N-Benzoyl-O-(N'-(1-benzyloxycarbonyl-4-piperidiylcarbonyl)-D-phenylalanyl)-D-phenylalaninol (
BBP), a novel synthesized
asperphenamate derivative with the increased solubility, showed growth inhibitory effect on human
breast carcinoma MCF-7 cells in a time- and concentration-dependent manner. The growth inhibitory effect of
BBP was associated with induction of autophagy, which was demonstrated by the development of acidic vesicular organelles, cleavage of LC3 and upregulation of Atg4 in
BBP-treated MCF-7 cells. Since the application of Atg4
siRNA totally blocked the cleavage of LC3, we demonstrated a central role of Atg4 in
BBP-induced autophagy.
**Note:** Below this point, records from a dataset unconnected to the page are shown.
<file path="src/hdl/rv_pkg.sv">
package rv_pkg;

    localparam int XLEN = 64;

    typedef logic [XLEN-1:0] xlen_t;
    typedef logic [31:0]     instr_t;
    typedef logic [4:0]      reg_addr_t;
    typedef logic [3:0]      alu_op_t;
    typedef logic [6:0]      opcode_t;
    typedef logic [9:0]      ctrl_t;

    localparam alu_op_t ALU_ADD = 4'd0;
    localparam alu_op_t ALU_SUB = 4'd1;
    localparam alu_op_t ALU_AND = 4'd2;
    localparam alu_op_t ALU_OR  = 4'd3;
    localparam alu_op_t ALU_XOR = 4'd4;
    localparam alu_op_t ALU_SLT = 4'd5;
    localparam alu_op_t ALU_LUI = 4'd6;

    localparam opcode_t OPC_OP     = 7'b0110011;
    localparam opcode_t OPC_OP_IMM = 7'b0010011;
    localparam opcode_t OPC_LUI    = 7'b0110111;
    localparam opcode_t OPC_LOAD   = 7'b0000011;
    localparam opcode_t OPC_STORE  = 7'b0100011;
    localparam opcode_t OPC_BRANCH = 7'b1100011;
    localparam opcode_t OPC_JAL    = 7'b1101111;
    localparam opcode_t OPC_JALR   = 7'b1100111;
    localparam opcode_t OPC_SYSTEM = 7'b1110011;

    localparam logic [2:0] F3_ADD  = 3'b000;
    localparam logic [2:0] F3_SLT  = 3'b010;
    localparam logic [2:0] F3_XOR  = 3'b100;
    localparam logic [2:0] F3_OR   = 3'b110;
    localparam logic [2:0] F3_AND  = 3'b111;
    localparam logic [2:0] F3_BEQ  = 3'b000;
    localparam logic [2:0] F3_BNE  = 3'b001;
    localparam logic [2:0] F3_BLT  = 3'b100;
    localparam logic [2:0] F3_WORD = 3'b010; // lw / sw

    // bit positions in ctrl_t
    localparam int CTRL_USE_IMM   = 0;
    localparam int CTRL_USE_PC    = 1;
    localparam int CTRL_IS_LOAD   = 2;
    localparam int CTRL_IS_STORE  = 3;
    localparam int CTRL_IS_WORD   = 4;
    localparam int CTRL_IS_BRANCH = 5;
    localparam int CTRL_IS_JAL    = 6;
    localparam int CTRL_IS_JALR   = 7;
    localparam int CTRL_REG_WE    = 8;
    localparam int CTRL_IS_EBREAK = 9;

    localparam xlen_t  RESET_PC     = 64'h0000_0000_8000_0000;
    localparam instr_t EBREAK_INSTR = 32'h0010_0073;
    localparam int     DMEM_WORDS   = 256;
    localparam int     DMEM_AW      = $clog2(DMEM_WORDS);

endpackage

</file>
<file path="src/hdl/decode_unit.sv">
`timescale 1ns/100ps

module decode_unit import rv_pkg::*; (
    input  logic       clk,
    input  logic       rst,
    input  logic       valid_i,
    input  instr_t     instr_i,
    input  xlen_t      pc_i,
    input  logic       flush_i,
    input  xlen_t      rs1_data_i,
    input  xlen_t      rs2_data_i,
    output reg_addr_t  rs1_o,
    output reg_addr_t  rs2_o,
    output logic       stall_o,
    output logic       halt_o,
    output logic       ex_valid_o,
    output xlen_t      ex_pc_o,
    output xlen_t      ex_imm_o,
    output xlen_t      ex_rs1_val_o,
    output xlen_t      ex_rs2_val_o,
    output reg_addr_t  ex_rs1_o,
    output reg_addr_t  ex_rs2_o,
    output reg_addr_t  ex_rd_o,
    output alu_op_t    ex_alu_op_o,
    output ctrl_t      ex_ctrl_o,
    output logic [2:0] ex_funct3_o
);

    opcode_t    opcode;
    logic [2:0] funct3;
    reg_addr_t  rd;
    xlen_t      imm;
    ctrl_t      ctrl;
    alu_op_t    alu_op;
    logic       use_rs1;
    logic       use_rs2;

    assign opcode = instr_i[6:0];
    assign funct3 = instr_i[14:12];
    assign rd     = instr_i[11:7];
    assign rs1_o  = instr_i[19:15];
    assign rs2_o  = instr_i[24:20];

    function automatic alu_op_t alu_from_f3(input logic [2:0] f3, input logic sub);
        case (f3)
            F3_ADD:  return sub ? ALU_SUB : ALU_ADD;
            F3_SLT:  return ALU_SLT;
            F3_XOR:  return ALU_XOR;
            F3_OR:   return ALU_OR;
            F3_AND:  return ALU_AND;
            default: return ALU_ADD;
        endcase
    endfunction

    always_comb begin
        ctrl    = '0;
        alu_op  = ALU_ADD;
        use_rs1 = 1'b0;
        use_rs2 = 1'b0;
        imm     = {{52{instr_i[31]}}, instr_i[31:20]}; // I-type
        case (opcode)
            OPC_OP: begin
                ctrl[CTRL_REG_WE] = 1'b1;
                use_rs1 = 1'b1;
                use_rs2 = 1'b1;
                alu_op  = alu_from_f3(funct3, instr_i[30]);
            end
            OPC_OP_IMM: begin
                ctrl[CTRL_REG_WE]  = 1'b1;
                ctrl[CTRL_USE_IMM] = 1'b1;
                use_rs1 = 1'b1;
                alu_op  = alu_from_f3(funct3, 1'b0);
            end
            OPC_LUI: begin
                ctrl[CTRL_REG_WE]  = 1'b1;
                ctrl[CTRL_USE_IMM] = 1'b1;
                alu_op = ALU_LUI;
                imm    = {{32{instr_i[31]}}, instr_i[31:12], 12'b0};
            end
            OPC_LOAD: begin
                ctrl[CTRL_REG_WE]  = 1'b1;
                ctrl[CTRL_USE_IMM] = 1'b1;
                ctrl[CTRL_IS_LOAD] = 1'b1;
                ctrl[CTRL_IS_WORD] = (funct3 == F3_WORD);
                use_rs1 = 1'b1;
            end
            OPC_STORE: begin
                ctrl[CTRL_USE_IMM]  = 1'b1;
                ctrl[CTRL_IS_STORE] = 1'b1;
                ctrl[CTRL_IS_WORD]  = (funct3 == F3_WORD);
                use_rs1 = 1'b1;
                use_rs2 = 1'b1;
                imm     = {{52{instr_i[31]}}, instr_i[31:25], instr_i[11:7]};
            end
            OPC_BRANCH: begin
                ctrl[CTRL_IS_BRANCH] = 1'b1;
                ctrl[CTRL_USE_PC]    = 1'b1;
                use_rs1 = 1'b1;
                use_rs2 = 1'b1;
                imm     = {{51{instr_i[31]}}, instr_i[31], instr_i[7], instr_i[30:25],
                           instr_i[11:8], 1'b0};
            end
            OPC_JAL: begin
                ctrl[CTRL_REG_WE] = 1'b1;
                ctrl[CTRL_IS_JAL] = 1'b1;
                ctrl[CTRL_USE_PC] = 1'b1;
                imm = {{43{instr_i[31]}}, instr_i[31], instr_i[19:12], instr_i[20],
                       instr_i[30:21], 1'b0};
            end
            OPC_JALR: begin
                ctrl[CTRL_REG_WE]  = 1'b1;
                ctrl[CTRL_IS_JALR] = 1'b1;
                use_rs1 = 1'b1;
            end
            OPC_SYSTEM: begin
                ctrl[CTRL_IS_EBREAK] = (instr_i == EBREAK_INSTR);
            end
            default: ;
        endcase
    end

    // load in execute feeding this instruction
    assign stall_o = valid_i && ex_valid_o && ex_ctrl_o[CTRL_IS_LOAD] && (ex_rd_o != '0)
                     && ((use_rs1 && (rs1_o == ex_rd_o)) || (use_rs2 && (rs2_o == ex_rd_o)));

    assign halt_o = valid_i && ctrl[CTRL_IS_EBREAK] && !flush_i;

    always_ff @(posedge clk) begin
        if (rst)
            ex_valid_o <= 1'b0;
        else
            ex_valid_o <= valid_i && !stall_o && !flush_i; // bubble on stall or flush
    end

    always_ff @(posedge clk) begin
        ex_pc_o      <= pc_i;
        ex_imm_o     <= imm;
        ex_rs1_val_o <= rs1_data_i;
        ex_rs2_val_o <= rs2_data_i;
        ex_rs1_o     <= rs1_o;
        ex_rs2_o     <= rs2_o;
        ex_rd_o      <= rd;
        ex_alu_op_o  <= alu_op;
        ex_ctrl_o    <= ctrl;
        ex_funct3_o  <= funct3;
    end

endmodule

</file>
<file path="config.mk">
export PLATFORM = sky130hd
export DESIGN_NAME = decode_unit
export DESIGN_NICKNAME = d
export VERILOG_FILES = /design/src/hdl/rv_pkg.sv /design/src/hdl/decode_unit.sv
export SDC_FILE = /design/constraint.sdc
export NUM_CORES = 1
export LEC_CHECK = 0
export BUFFER_PORTS_ARGS = -buffer_cell sky130_fd_sc_hd__buf_4
export CAP_MARGIN = 10
export CORE_AREA = 2 2 207 209
export CTS_CLUSTER_SIZE = 24
export DETAILED_ROUTE_END_ITERATION = 16
export DIE_AREA = 0 0 209 211
export PLACE_DENSITY_LB_ADDON = 0.1
export SETUP_SLACK_MARGIN = 0.4
export SYNTH_ARGS = -nofsm -noshare
export SYNTH_HDL_FRONTEND = slang
export SYNTH_SLANG_ARGS = --single-unit
</file>
<file path="constraint.sdc">
create_clock -name clk -period 1.6 [get_ports clk]
set_input_delay 0.08 -clock clk [delete_from_list [all_inputs] [get_ports clk]]
set_output_delay 0.08 -clock clk [all_outputs]
set_load 0.03 [all_outputs]
</file>
# Word level (Yosys, flattened, before mapping)
# Cells that the tools add are included.
[classes] n_reduce_logical=21 n_eq_ne=16 muxes=16
[ops] op="one-hot mux 31 bit (4 select lines)" n=1
[ops] op="== test 32 x 21 -> 1 bit, second input constant" n=1
[ops] op="== test 7 bit, second input constant" n=4
[ops] op="== test 7 x 6 -> 1 bit, second input constant" n=3
[ops] op="one-hot mux 3 bit (5 select lines)" n=1
[ops] op="2-to-1 mux 1 bit" n=12
[ops] op="one-hot mux 3 bit (4 select lines)" n=1
[ops] op="OR reduction 6 bit" n=2
[ops] op="== test 5 bit" n=2
[ops] op="logical AND 1 bit" n=10
[ops] op="== test 3 bit, second input constant" n=3
[ops] op="one-hot mux 3 bit (3 select lines)" n=1
[ops] op="== test 7 x 2 -> 1 bit, second input constant" n=1
[ops] op="== test 7 x 5 -> 1 bit, second input constant" n=1
[ops] op="nonzero test 5 bit" n=1
[ops] op="OR reduction 2 bit" n=2
[ops] op="OR reduction 4 bit" n=1
[ops] op="== test 3 x 2 -> 1 bit, second input constant" n=1
[ops] op="logical NOT 3 bit" n=1
[ops] op="OR reduction 3 bit" n=1
[ops] op="logical NOT 1 bit" n=2
[ops] op="logical OR 1 bit" n=1
[word_totals] regBits=257 inputBits=228 out_inout_bits=301 word_cells=65

# Logic depth before layout (Yosys ltp)
[logic_depth] ltp_word=9 mapped_depth=6 mapped_depth_nobuf=4

# Worst setup path before layout
# OpenSTA, ideal clock, no wires.
[synth_path] path_type="input to output" start="input instr_i[2]" end="output halt_o" arrival_time_ns=1.602 n_path_buf=1 stages=5 path_slack_ns=-0.082 cell_sequence="clkbuf_1 > nor4bb_1 > nand3_1 > nor3_1 > nor3b_1"
[synth_via] elab_chain_cells=4
[synth_lines] element="start: declaration" line="decode_unit.sv:7" source="input instr_t instr_i,"
[synth_lines] element="== test 32 x 21 -> 1 bit / == test 7 bit (equally long branches)" line="decode_unit.sv:116, decode_unit.sv:61"
[synth_lines] element="2-to-1 mux 1 bit *" line="decode_unit.sv:61" source="case (opcode)"
[synth_lines] element="via ctrl[9]" line="decode_unit.sv:33" source="ctrl_t ctrl;"
[synth_lines] element="logical AND 1 bit * (2 in series)" line="decode_unit.sv:126" source="assign halt_o = valid_i && ctrl[CTRL_IS_EBREAK] && !flush_i;"
[synth_lines] element="end: declaration" line="decode_unit.sv:15" source="output logic halt_o,"
# The timed path passes the listed nets; every way through them passes the cells marked *.

# Worst setup path in the final report
[layout_path] start="register ex_rd_o[4]" end="output stall_o"
[layout_via] elab_chain_cells=4
[layout_lines] element="start: declaration" line="decode_unit.sv:23" source="output reg_addr_t ex_rd_o,"
[layout_lines] element="start signal: assignment" line="decode_unit.sv:142" source="ex_rd_o <= rd;"
[layout_lines] element="== test 5 bit" line="decode_unit.sv:124" source="&& ((use_rs1 && (rs1_o == ex_rd_o)) || (use_rs2 && (rs2_o == ex_rd_o)));"
[layout_lines] element="logical AND 1 bit" line="decode_unit.sv:124"
[layout_lines] element="logical OR 1 bit" line="decode_unit.sv:124"
[layout_lines] element="logical AND 1 bit *" line="decode_unit.sv:124"
[layout_lines] element="end: declaration" line="decode_unit.sv:14" source="output logic stall_o,"
# Mark *: on every way between the ends. The rest lies on a longest branch, timed or not.

==> results.py <==
metrics = {
    "global_routing": {
        "grt_pass1_wl_um": 43200,
        "grt_pass1_vias": 6529,
        "grtUsageTotal": 0.134,
        "antenna_found_initial": 0,
        "overflow": 0,
        "grt_max_degree": 13,
    },
    "placed_design": {
        "dp_cells": 1472,
        "portBuffers": 527,
        "dp_hpwl_um": 23000,
        "dpl_cell_area_mm2": 0.0108,
        "place.gp.congestion": 0.694,
        "place_ws_ns": -0.0690,
    },
    "clock_tree": {
        "worstSkewPairLatency_ns": 0.53,
        "cts.clk_slew.worst_paths_ns": 0.06,
        "cts_max_level": 2,
        "cts_root_buf": "clkbuf_16",
        "cts_buffers": 34,
        "cts_num_sinks": 256,
        "cts_tree": "done",
        "clock_path_buffers": 3,
    },
    "worst_setup_path": {
        "cp-start-kind": "register",
        "end_kind": "output port",
        "critPathKind": "register to output port",
        "critPathLaunch": "ex_rd_o[4]$_DFF_P_",
        "rr_startpoint": "ex_rd_o[4]$_DFF_P_",
        "critPathRequiredTime_ns": 1.52,
        "critPathMaxFanout": 2,
        "cp.arrival_ns": 1.97,
    },
    "synthesis": {
        "synth_nets": 660,
        "syn_area_per_cell_um2": 14.5,
        "synth_edf_count": 0,
        "ys_seq_area_frac": 0.816,
        "synthTopCellsByArea": "dfxtp_1 82%, buf_4 5.1%, a21o_1 2.3%",
        "synthFlopType": "dfxtp_1",
        "synth.distinct_cells": 42,
        "synth_area_leader_cell": "dfxtp_1",
        "async_flop_share": 0,
        "synthCells": 432,
        "synth_seq_cells": 256,
        "syn_area_mm2": 0.00628,
        "yosysMostFrequentCell": "dfxtp_1",
        "synth_top_area_frac": 0.816,
        "synth_commonest_cells": "256 x dfxtp_1, 43 x buf_4, 19 x a21o_1",
        "yosysWarnings": 0,
    },
    "timing": {
        "setup_violations": 2,
        "finalHoldViolations": 1,
        "drv_slew": 0,
        "min_period_over_period": 1.28,
        "rsz0062_at_grt": "true",
        "slew-limit-headroom": 0.440,
        "clock_skew_ns": 0.00632,
        "tightest_slew_ns": 0.838,
        "layout_setup_ws_ns": -0.454,
        "fmax_mhz": 487,
        "setup-tns-final_ns": -0.832,
        "fin_crit_ns": 2.05,
        "holdWs_ns": -0.0370,
    },
    "die": {
        "rows": 75,
        "floorplan.initialDensity": 0.150,
        "fp.dieArea_mm2": 0.0441,
        "ios": 529,
        "dieWidth_um": 209,
        "core_area_mm2": 0.0418,
        "die_h_um": 211,
    },
    "power_and_ir_drop": {
        "ir_drop_v": 0.000522,
        "leakagePower_nw": 6.87,
        "p_per_area_mw_per_mm2": 1170,
        "report.power.total_w": 0.0171,
    },
    "cells_and_area": {
        "drive_above_1_share": 0.519,
        "area_growth_syn_to_layout_pct": 133,
        "multiInputGateArea_um2": 846,
        "fill_cells": 4228,
        "diodes": 0,
        "regArea_mm2": 0.00514,
        "instances_no_fill": 1767,
        "final_area_mm2": 0.0146,
        "nNetsFinal": 1432,
    },
    "routing": {
        "routed_wl_um": 31000,
        "vias_per_cell": 3.43,
        "vias": 6069,
        "drcViolationCount": 0,
        "final_antenna_net_count": 0,
        "wl_per_cell_um": 17.5,
        "first_pass_iters": 4,
        "drt_iter0_drc": 181,
    },
    "job": {
        "drv_cap": 0,
    },
    "run_status": {
        "status": "finished with violations",
        "violations": "negative hold slack, negative setup slack",
    },
    "worst_hold_path": {
        "hp-class": "primary input to register",
        "worstHoldStart": "instr_i[31]",
    },
}
==> worst max-delay path, stage by stage, from the launching register on <==
cell	delay, ns
dfxtp_2	0.32
xor2_1	0.14
or4_4	0.53
o22ai_4	0.17
and2_4	0.17
buf_6	0.12
==> cell families after synthesis <==
family	after synthesis	synth area share
DFF	256	0.816
and+or+nand+nor	70	0.0637
AOI/OAI and AO/OA	37	0.0422
other	1	0.000597
xor gates and xnor gates	12	0.0167
buffers and inverters	56	0.0611
==> per-layer routing <==
metal / GRT usage / wire [µm]
met5: 0 / 0
met4: 0.0411 / 655
met3: 0.0541 / 2600
met2: 0.246 / 16300
met1: 0.141 / 11500
==> through the flow <==
stage | hold WS, ns | utilization
after global placement | 0.185 | 0.258
after CTS | -0.258 | 0.348
after global routing | -0.0424 | 0.350
after floorplan | 0.108 | -
final | -0.0370 | 0.350
after detailed placement | 0.185 | 0.258
==> timing repair <==
action / CTS / global route
setup endpoints to repair: 42 / 79
hold buffers: 226 / 1
buffers inserted: 4 / 1
hold endpoints to repair: 255 / 3
gates cloned: 2 / 1
gates resized for setup: 81 / 10
pin swaps: 3 / 5
==> report_power, final <==
group | internal, W | switching [W]
Combinational | 0.00137 | 0.00138
Clock | 0.00462 | 0.00293
Sequential | 0.00671 | 0.0000998
==> cell usage in the layout (no fill, tap or decap), types with 3 or more instances in the layout <==
| cell | n |
|---|---|
| clkbuf_1 | 7 |
| dlygate4sd3_1 | 224 |
| xnor2_1 | 9 |
| clkbuf_16 | 35 |
| clkbuf_8 | 8 |
| clkinv_2 | 5 |
| nor3_2 | 3 |
| and2_1 | 7 |
| xor2_1 | 3 |
| o21ai_1 | 3 |
| dfxtp_1 | 249 |
| buf_8 | 26 |
| dfxtp_2 | 5 |
| nor3_1 | 6 |
| nor2_1 | 9 |
| inv_1 | 3 |
| nand4_1 | 4 |
| buf_6 | 17 |
| nand2_1 | 12 |
| a21o_1 | 19 |
| nand3_1 | 5 |
| nand3b_1 | 3 |
| nor4_1 | 5 |
| buf_4 | 514 |
==> final cells by class <==
cell class / instances / share of cell area
clock buffers: 49 / 0.0675
flip-flops and latches: 256 / 0.351
well taps: 539 / 0.0461
multi-input cells: 120 / 0.0578
repair buffers: 789 / 0.468
inverters: 3 / 0.000770
clock inverters: 11 / 0.00856
==> path summary, 6_finish.rpt <==
path / cells past startpoint / end / slack, ns
worst max-delay path: 5 / stall_o / -0.45
worst min-delay path: 5 / ex_ctrl_o[9]$_DFF_P_ / -0.04
worst max register to register: 4 / ex_valid_o$_SDFF_PP0_ / 0.20
worst min register to register: 3 / ex_valid_o$_SDFF_PP0_ / 0.72
==> sequential cells by signal, indices dropped and copies added, names as in the netlist <==
| name | cells |
|---|---|
| ex_rs2_o | 5 |
| ex_rs1_val_o | 64 |
| ex_alu_op_o | 3 |
| ex_imm_o | 32 |
| ex_rs1_o | 5 |
| ex_pc_o | 64 |
| ex_rs2_val_o | 64 |
| ex_valid_o | 1 |
| ex_funct3_o | 3 |
| ex_ctrl_o | 10 |
| ex_rd_o | 5 |
No activity file was read; power rests on OpenSTA's default activity.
The further studies showed that
BBP increased the levels of
reactive oxygen species (ROS), and pretreatment with NAC effectively blocked the accumulation of ROS, autophagy and growth inhibition triggered by
BBP. Moreover,
BBP induced the activation of JNK, and JNK inhibitor
SP600125 reversed autophagy, the increase of Atg4 levels, conversion of LC3 and growth inhibition induced by
BBP. Knockdown of JNK by
siRNA efficiently inhibited ROS production and autophagy, but
antioxidant NAC failed to block JNK activation induced by
BBP, indicating that JNK activation may be a upstream signaling of ROS and should be a core component in
BBP-induced autophagic signaling pathway. These results suggest that
BBP produces its growth inhibitory effect through induction of the autophagic cell death in MCF-7 cells, which is modulated by a JNK-dependent Atg4 upregulation involving ROS production.